• _About this exercise_: From the entries below, return exactly the lines beginning at the one that contains "dat_n = dat;" and ending at the one that contains "(e_push && t_oh[i])", both of them included, and only those lines.

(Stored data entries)
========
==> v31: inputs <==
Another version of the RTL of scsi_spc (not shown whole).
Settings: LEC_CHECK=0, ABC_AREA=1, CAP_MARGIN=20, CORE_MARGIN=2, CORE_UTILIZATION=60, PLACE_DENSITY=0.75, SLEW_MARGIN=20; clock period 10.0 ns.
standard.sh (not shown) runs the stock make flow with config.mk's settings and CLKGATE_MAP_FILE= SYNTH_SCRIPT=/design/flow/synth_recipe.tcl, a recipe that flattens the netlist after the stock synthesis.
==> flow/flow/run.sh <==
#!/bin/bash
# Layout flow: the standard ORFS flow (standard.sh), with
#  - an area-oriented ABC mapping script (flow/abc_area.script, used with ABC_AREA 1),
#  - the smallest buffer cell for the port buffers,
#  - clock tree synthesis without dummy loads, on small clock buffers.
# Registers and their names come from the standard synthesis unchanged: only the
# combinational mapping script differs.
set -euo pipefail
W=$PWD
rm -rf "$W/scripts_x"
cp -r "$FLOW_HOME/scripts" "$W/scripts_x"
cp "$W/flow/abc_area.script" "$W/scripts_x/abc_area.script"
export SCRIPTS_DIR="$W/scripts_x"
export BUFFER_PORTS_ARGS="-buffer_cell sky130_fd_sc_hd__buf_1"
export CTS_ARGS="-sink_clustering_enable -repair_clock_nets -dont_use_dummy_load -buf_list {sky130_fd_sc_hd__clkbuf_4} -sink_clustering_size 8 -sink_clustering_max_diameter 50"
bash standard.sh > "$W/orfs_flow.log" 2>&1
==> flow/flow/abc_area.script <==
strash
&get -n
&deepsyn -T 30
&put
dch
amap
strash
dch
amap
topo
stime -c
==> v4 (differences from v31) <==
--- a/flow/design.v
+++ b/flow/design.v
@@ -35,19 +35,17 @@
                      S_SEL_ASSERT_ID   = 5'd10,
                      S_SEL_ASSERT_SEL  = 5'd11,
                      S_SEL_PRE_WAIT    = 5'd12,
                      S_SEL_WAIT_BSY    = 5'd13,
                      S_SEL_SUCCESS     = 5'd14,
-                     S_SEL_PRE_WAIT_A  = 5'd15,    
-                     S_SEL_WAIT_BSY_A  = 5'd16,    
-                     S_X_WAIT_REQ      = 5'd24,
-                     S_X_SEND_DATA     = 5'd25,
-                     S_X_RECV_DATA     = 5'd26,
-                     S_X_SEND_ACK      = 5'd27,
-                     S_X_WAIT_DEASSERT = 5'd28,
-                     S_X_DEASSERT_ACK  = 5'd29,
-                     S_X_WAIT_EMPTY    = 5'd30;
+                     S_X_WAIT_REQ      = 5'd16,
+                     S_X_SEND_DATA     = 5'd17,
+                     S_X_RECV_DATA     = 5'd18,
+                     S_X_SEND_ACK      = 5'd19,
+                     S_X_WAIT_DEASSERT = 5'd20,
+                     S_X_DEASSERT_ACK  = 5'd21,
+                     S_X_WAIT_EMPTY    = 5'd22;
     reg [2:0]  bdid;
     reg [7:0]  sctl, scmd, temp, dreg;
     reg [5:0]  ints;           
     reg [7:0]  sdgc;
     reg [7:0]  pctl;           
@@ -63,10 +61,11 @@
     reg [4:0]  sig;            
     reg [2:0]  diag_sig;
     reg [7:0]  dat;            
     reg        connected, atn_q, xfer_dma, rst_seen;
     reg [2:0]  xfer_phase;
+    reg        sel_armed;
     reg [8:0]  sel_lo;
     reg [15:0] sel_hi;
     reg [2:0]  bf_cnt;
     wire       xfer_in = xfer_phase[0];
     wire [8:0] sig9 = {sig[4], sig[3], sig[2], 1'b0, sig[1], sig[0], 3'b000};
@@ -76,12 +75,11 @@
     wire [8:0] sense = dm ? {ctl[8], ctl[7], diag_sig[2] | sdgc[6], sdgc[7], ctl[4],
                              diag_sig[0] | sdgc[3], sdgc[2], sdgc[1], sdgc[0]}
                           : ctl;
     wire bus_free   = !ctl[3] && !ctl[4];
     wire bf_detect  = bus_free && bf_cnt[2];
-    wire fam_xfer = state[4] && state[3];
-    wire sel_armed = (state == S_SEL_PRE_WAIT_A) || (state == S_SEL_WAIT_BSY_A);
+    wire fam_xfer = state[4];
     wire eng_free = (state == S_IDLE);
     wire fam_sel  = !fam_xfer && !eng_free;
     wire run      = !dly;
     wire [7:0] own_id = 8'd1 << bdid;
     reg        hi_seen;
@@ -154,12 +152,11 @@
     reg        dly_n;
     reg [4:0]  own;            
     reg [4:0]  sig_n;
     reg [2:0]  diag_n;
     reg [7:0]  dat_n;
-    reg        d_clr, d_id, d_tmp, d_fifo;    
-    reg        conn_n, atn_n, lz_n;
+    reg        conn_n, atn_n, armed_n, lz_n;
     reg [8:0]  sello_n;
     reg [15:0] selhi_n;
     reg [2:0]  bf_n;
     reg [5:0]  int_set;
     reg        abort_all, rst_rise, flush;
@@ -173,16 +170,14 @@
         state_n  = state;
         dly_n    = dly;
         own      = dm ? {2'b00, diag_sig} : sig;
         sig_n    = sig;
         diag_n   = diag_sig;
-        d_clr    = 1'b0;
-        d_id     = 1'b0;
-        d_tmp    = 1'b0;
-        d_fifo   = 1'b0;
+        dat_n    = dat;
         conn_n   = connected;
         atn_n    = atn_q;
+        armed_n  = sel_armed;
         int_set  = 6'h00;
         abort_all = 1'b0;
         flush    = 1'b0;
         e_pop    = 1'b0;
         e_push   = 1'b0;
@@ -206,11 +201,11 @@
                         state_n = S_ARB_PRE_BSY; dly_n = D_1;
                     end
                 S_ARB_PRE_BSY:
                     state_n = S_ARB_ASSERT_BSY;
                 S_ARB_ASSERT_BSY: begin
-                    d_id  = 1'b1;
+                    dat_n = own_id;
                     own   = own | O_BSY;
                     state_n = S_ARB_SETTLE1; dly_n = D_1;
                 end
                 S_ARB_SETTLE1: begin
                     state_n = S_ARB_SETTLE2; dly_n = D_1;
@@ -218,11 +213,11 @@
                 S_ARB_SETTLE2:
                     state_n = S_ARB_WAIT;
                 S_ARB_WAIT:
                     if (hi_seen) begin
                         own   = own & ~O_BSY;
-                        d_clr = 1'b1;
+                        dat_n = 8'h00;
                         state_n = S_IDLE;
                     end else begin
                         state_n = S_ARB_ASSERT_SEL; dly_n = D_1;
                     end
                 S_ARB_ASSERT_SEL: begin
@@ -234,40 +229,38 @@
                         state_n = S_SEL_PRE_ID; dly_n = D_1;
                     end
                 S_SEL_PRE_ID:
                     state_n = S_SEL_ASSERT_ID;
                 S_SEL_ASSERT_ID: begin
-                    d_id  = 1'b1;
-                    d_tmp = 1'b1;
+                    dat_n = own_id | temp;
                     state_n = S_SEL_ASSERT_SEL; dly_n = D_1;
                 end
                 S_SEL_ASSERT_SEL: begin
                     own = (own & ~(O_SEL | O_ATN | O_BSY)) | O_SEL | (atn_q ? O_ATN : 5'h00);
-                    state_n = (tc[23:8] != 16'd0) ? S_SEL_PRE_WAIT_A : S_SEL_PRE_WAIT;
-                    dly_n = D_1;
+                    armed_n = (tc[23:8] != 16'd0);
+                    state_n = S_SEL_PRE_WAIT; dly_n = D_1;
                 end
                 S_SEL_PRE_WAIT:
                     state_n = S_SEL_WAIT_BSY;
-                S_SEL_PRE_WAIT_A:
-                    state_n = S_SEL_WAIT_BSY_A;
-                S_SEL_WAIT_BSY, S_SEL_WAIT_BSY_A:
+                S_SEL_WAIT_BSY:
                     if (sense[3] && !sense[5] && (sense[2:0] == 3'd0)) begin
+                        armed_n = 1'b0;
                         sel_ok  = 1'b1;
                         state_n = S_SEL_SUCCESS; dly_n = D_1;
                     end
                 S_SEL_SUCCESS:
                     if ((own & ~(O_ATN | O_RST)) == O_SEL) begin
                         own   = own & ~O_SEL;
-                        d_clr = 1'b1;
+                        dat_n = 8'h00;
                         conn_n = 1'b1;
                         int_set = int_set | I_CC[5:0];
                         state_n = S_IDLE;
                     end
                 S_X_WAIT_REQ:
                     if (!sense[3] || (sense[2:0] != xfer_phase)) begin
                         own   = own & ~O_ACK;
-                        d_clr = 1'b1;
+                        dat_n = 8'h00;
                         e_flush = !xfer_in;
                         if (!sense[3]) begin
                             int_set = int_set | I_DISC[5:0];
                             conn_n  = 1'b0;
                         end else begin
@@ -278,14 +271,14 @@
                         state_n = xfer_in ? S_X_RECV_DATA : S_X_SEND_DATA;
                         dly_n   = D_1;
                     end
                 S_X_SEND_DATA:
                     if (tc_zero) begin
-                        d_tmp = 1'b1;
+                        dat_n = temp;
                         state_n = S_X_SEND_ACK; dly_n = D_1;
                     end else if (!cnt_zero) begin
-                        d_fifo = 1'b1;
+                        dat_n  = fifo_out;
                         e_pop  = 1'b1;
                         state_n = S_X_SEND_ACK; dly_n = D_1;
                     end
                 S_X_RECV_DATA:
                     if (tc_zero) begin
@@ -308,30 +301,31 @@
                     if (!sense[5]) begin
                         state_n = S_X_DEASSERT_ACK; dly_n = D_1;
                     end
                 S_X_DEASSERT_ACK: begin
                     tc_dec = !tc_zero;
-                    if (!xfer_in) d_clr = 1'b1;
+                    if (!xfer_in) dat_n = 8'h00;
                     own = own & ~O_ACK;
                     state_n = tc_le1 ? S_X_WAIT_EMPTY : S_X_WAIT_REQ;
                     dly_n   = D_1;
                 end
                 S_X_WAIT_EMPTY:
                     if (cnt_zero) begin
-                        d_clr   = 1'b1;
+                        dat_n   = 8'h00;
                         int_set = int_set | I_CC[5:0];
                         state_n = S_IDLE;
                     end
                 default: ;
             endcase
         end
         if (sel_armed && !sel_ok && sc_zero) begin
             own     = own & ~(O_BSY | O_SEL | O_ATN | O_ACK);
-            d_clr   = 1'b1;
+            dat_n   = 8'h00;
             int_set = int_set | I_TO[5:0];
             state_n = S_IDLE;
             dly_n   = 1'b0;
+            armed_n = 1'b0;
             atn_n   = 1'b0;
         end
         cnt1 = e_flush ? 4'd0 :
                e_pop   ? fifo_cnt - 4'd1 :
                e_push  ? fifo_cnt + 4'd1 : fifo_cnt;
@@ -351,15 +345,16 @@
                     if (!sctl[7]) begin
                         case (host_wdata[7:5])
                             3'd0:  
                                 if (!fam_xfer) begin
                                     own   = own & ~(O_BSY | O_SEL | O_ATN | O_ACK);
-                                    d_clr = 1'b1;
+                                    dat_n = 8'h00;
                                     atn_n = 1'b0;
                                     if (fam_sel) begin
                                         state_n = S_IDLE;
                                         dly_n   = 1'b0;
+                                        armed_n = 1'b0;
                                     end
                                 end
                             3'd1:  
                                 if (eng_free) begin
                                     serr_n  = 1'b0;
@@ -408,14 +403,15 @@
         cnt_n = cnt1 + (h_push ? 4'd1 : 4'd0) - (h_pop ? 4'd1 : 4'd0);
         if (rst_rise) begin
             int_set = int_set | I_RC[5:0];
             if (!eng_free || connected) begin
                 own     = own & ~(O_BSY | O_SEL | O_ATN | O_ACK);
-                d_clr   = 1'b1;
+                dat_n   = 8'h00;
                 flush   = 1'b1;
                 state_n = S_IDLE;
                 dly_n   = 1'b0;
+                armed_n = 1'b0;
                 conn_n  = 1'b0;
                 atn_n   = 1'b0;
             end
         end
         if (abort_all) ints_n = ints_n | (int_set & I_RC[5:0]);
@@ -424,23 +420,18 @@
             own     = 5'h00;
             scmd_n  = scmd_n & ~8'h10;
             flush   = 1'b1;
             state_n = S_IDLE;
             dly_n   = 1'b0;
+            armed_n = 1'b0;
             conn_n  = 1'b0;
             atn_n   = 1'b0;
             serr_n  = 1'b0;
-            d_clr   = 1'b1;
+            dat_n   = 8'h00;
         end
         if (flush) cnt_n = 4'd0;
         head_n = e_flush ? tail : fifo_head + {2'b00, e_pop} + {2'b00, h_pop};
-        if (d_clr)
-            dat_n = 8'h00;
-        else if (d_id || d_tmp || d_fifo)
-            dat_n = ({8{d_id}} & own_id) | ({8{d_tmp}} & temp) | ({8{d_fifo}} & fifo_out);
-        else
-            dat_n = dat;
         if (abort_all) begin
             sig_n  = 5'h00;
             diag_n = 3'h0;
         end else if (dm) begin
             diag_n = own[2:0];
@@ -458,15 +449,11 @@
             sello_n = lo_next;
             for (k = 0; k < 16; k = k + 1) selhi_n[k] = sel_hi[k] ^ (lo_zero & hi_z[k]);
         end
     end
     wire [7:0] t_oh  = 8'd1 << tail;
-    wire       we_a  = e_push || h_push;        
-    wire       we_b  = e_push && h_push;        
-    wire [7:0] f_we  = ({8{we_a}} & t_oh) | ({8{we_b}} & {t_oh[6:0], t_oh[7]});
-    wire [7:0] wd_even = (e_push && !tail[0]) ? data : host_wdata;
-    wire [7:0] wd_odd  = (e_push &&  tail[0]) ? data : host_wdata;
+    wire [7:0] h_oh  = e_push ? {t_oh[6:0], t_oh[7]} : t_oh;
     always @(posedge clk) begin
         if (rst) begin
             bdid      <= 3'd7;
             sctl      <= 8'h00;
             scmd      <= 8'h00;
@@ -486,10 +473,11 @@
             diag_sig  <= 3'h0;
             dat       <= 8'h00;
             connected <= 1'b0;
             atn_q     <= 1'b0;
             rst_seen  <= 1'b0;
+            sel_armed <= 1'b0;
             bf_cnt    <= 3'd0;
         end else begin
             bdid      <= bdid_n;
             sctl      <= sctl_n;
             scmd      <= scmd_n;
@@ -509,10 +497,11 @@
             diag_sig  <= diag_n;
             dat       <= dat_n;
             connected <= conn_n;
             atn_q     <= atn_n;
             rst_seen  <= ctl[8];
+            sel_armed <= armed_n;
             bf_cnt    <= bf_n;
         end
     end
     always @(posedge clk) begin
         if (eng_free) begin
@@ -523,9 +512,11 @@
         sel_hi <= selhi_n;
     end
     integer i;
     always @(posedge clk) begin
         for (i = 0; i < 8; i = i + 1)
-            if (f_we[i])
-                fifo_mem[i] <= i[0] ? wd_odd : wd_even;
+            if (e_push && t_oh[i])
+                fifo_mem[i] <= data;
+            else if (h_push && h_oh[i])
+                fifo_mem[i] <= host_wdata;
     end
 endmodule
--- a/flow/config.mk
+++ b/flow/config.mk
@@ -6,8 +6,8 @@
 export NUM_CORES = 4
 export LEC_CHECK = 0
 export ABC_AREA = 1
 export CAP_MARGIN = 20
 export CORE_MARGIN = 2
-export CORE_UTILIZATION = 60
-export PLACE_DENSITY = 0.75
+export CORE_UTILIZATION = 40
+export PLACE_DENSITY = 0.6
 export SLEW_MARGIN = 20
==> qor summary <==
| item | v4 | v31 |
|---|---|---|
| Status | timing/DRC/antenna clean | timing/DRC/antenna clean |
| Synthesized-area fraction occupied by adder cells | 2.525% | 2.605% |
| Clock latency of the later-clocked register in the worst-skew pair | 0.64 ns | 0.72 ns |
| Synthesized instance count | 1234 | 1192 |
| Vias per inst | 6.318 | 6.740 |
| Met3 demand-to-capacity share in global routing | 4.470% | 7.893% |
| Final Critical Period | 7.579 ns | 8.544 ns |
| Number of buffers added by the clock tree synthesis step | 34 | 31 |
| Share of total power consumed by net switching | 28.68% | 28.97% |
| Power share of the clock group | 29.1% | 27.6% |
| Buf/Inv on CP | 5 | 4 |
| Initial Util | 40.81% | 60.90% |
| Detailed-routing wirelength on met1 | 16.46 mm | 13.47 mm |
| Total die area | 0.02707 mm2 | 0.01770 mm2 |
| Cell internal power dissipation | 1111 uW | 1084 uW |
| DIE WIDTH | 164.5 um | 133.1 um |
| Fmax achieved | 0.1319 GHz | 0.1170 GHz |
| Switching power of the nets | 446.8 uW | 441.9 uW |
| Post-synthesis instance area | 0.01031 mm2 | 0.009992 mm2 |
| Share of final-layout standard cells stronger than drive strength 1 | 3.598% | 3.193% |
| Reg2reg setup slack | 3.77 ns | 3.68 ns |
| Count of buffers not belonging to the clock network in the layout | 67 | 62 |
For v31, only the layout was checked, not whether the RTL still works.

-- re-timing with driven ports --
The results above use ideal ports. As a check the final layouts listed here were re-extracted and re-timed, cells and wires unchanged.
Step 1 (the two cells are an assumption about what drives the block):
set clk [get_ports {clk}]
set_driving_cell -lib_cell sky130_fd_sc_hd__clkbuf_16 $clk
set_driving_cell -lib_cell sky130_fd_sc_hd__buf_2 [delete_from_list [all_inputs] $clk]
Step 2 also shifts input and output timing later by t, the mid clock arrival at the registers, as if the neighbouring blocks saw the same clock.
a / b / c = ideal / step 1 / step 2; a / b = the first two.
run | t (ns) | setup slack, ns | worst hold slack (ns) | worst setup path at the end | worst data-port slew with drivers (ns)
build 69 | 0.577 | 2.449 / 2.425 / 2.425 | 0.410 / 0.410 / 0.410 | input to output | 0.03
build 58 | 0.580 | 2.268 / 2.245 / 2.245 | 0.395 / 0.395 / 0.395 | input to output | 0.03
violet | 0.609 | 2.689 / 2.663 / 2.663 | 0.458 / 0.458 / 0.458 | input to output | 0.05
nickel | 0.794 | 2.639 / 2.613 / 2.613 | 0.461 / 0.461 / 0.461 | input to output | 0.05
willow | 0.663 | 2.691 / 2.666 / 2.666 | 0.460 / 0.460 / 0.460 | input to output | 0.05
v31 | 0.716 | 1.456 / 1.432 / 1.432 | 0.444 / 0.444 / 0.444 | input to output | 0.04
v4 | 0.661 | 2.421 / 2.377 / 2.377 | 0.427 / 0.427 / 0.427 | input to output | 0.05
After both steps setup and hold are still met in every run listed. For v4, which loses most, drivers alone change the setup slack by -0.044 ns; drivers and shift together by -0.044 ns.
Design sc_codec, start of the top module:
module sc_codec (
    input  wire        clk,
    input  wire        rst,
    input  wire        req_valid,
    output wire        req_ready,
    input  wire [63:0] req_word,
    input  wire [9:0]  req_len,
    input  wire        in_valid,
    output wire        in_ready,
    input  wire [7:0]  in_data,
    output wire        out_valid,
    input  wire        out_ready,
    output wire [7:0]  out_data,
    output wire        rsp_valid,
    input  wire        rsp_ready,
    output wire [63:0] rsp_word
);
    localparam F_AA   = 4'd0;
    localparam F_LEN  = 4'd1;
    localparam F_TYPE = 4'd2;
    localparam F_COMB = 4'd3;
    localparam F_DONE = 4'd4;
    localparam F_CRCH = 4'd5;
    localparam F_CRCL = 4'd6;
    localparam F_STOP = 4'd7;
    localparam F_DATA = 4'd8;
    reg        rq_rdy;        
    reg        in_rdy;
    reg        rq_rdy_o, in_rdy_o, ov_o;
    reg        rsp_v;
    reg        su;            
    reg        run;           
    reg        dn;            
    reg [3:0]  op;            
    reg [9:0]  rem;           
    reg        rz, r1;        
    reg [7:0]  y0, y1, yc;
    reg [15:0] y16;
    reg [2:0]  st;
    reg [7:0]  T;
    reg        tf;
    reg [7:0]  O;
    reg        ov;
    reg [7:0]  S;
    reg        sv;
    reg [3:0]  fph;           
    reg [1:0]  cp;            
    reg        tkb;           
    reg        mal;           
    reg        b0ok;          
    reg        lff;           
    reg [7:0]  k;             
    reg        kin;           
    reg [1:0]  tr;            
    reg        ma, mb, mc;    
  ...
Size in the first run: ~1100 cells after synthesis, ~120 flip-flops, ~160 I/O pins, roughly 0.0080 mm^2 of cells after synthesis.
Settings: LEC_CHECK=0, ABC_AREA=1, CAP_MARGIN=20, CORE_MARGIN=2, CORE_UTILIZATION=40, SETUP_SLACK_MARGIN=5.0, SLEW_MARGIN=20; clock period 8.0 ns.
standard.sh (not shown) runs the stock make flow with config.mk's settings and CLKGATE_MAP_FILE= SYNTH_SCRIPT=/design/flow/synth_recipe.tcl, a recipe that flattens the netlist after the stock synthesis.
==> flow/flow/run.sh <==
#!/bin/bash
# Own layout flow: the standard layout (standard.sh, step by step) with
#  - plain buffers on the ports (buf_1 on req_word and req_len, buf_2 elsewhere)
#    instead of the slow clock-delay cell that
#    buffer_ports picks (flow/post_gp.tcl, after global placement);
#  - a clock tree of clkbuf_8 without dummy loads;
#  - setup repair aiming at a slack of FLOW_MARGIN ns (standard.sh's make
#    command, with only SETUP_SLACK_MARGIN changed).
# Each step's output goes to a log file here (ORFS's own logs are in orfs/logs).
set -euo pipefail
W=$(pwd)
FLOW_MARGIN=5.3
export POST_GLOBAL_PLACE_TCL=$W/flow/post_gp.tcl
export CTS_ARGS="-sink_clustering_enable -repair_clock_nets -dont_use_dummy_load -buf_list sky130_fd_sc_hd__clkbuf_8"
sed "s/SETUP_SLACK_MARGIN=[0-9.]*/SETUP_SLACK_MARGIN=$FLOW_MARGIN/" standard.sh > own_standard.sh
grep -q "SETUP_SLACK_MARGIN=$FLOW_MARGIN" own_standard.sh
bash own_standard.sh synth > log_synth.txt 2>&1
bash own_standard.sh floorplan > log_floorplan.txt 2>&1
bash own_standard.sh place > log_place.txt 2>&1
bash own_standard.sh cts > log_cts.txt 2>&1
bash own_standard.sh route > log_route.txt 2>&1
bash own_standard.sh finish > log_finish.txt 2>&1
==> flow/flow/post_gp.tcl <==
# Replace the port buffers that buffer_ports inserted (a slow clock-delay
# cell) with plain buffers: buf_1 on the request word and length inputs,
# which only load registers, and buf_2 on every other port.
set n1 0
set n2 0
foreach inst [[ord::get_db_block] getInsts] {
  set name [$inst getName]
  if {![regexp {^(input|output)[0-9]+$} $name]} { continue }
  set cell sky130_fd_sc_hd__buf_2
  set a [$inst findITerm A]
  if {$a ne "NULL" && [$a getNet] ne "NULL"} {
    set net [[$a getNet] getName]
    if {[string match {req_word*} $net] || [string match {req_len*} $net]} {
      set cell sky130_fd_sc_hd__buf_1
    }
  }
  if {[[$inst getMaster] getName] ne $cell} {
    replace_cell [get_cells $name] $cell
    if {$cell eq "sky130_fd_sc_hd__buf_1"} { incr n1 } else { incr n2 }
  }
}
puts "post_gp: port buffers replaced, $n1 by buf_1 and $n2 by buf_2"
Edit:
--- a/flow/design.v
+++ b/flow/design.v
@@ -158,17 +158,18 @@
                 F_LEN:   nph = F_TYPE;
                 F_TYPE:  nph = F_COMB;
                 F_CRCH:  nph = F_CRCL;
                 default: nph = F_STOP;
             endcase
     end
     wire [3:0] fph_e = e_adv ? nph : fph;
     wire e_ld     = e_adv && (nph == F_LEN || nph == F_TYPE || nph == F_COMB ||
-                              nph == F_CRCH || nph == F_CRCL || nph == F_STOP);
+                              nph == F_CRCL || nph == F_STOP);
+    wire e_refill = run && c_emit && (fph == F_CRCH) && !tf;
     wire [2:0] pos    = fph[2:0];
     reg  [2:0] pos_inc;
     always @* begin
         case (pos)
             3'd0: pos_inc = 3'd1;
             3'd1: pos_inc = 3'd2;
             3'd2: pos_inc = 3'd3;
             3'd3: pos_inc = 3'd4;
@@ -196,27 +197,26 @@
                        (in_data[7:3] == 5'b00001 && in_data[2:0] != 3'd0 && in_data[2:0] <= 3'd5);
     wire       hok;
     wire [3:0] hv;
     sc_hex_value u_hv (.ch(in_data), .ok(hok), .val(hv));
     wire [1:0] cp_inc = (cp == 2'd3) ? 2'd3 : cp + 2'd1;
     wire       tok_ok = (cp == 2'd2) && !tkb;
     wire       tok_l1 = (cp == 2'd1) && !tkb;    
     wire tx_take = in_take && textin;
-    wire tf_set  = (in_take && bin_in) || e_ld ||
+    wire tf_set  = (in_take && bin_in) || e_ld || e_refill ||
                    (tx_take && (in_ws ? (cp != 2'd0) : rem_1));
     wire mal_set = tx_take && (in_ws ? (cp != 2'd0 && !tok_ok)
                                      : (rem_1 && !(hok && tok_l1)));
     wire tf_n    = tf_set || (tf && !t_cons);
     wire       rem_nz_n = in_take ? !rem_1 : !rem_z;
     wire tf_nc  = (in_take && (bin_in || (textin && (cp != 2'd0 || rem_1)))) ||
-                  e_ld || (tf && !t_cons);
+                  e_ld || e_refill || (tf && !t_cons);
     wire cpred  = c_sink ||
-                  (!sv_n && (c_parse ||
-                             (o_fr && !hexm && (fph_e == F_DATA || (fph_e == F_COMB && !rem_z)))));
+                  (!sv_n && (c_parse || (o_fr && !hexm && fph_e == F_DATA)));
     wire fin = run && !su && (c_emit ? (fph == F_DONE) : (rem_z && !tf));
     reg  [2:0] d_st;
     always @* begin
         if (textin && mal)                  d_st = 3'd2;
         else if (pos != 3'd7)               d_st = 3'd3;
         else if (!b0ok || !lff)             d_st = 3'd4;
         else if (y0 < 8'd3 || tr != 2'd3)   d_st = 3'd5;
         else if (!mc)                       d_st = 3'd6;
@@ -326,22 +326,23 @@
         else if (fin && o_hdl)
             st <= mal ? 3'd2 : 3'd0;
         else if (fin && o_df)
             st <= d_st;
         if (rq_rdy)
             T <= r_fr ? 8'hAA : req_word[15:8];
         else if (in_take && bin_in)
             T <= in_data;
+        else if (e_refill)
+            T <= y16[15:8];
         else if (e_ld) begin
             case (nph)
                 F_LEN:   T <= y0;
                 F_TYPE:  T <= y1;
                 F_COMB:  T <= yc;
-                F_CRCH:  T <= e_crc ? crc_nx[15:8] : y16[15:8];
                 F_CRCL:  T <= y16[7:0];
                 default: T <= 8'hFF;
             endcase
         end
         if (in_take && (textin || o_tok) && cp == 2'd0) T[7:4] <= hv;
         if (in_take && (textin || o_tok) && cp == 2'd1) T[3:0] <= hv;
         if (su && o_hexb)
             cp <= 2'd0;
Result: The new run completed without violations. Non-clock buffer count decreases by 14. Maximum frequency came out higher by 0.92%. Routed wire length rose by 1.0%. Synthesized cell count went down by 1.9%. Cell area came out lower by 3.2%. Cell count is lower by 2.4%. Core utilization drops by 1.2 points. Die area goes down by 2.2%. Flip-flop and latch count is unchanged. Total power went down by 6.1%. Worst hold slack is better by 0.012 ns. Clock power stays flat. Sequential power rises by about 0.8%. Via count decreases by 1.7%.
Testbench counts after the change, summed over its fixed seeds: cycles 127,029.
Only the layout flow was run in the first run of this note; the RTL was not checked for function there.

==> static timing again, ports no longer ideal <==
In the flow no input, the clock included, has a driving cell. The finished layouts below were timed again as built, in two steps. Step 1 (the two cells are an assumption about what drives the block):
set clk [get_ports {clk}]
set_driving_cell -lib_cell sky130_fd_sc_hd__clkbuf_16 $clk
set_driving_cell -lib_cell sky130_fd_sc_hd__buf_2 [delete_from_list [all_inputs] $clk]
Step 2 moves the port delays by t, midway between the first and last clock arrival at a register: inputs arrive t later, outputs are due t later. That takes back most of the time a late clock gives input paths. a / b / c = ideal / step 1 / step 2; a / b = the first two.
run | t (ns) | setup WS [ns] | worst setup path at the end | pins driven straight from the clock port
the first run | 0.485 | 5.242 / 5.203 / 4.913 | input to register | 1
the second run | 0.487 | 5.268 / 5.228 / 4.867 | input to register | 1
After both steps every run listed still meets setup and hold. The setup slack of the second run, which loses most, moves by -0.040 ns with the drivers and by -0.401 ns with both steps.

• _Problem solution_:
-            dat_n = dat;
         if (abort_all) begin
             sig_n  = 5'h00;
             diag_n = 3'h0;
         end else if (dm) begin
             diag_n = own[2:0];
@@ -458,15 +449,11 @@
             sello_n = lo_next;
             for (k = 0; k < 16; k = k + 1) selhi_n[k] = sel_hi[k] ^ (lo_zero & hi_z[k]);
         end
     end
     wire [7:0] t_oh  = 8'd1 << tail;
-    wire       we_a  = e_push || h_push;        
-    wire       we_b  = e_push && h_push;        
-    wire [7:0] f_we  = ({8{we_a}} & t_oh) | ({8{we_b}} & {t_oh[6:0], t_oh[7]});
-    wire [7:0] wd_even = (e_push && !tail[0]) ? data : host_wdata;
-    wire [7:0] wd_odd  = (e_push &&  tail[0]) ? data : host_wdata;
+    wire [7:0] h_oh  = e_push ? {t_oh[6:0], t_oh[7]} : t_oh;
     always @(posedge clk) begin
         if (rst) begin
             bdid      <= 3'd7;
             sctl      <= 8'h00;
             scmd      <= 8'h00;
@@ -486,10 +473,11 @@
             diag_sig  <= 3'h0;
             dat       <= 8'h00;
             connected <= 1'b0;
             atn_q     <= 1'b0;
             rst_seen  <= 1'b0;
+            sel_armed <= 1'b0;
             bf_cnt    <= 3'd0;
         end else begin
             bdid      <= bdid_n;
             sctl      <= sctl_n;
             scmd      <= scmd_n;
@@ -509,10 +497,11 @@
             diag_sig  <= diag_n;
             dat       <= dat_n;
             connected <= conn_n;
             atn_q     <= atn_n;
             rst_seen  <= ctl[8];
+            sel_armed <= armed_n;
             bf_cnt    <= bf_n;
         end
     end
     always @(posedge clk) begin
         if (eng_free) begin
@@ -523,9 +512,11 @@
         sel_hi <= selhi_n;
     end
     integer i;
     always @(posedge clk) begin
         for (i = 0; i < 8; i = i + 1)
-            if (f_we[i])
-                fifo_mem[i] <= i[0] ? wd_odd : wd_even;
+            if (e_push && t_oh[i])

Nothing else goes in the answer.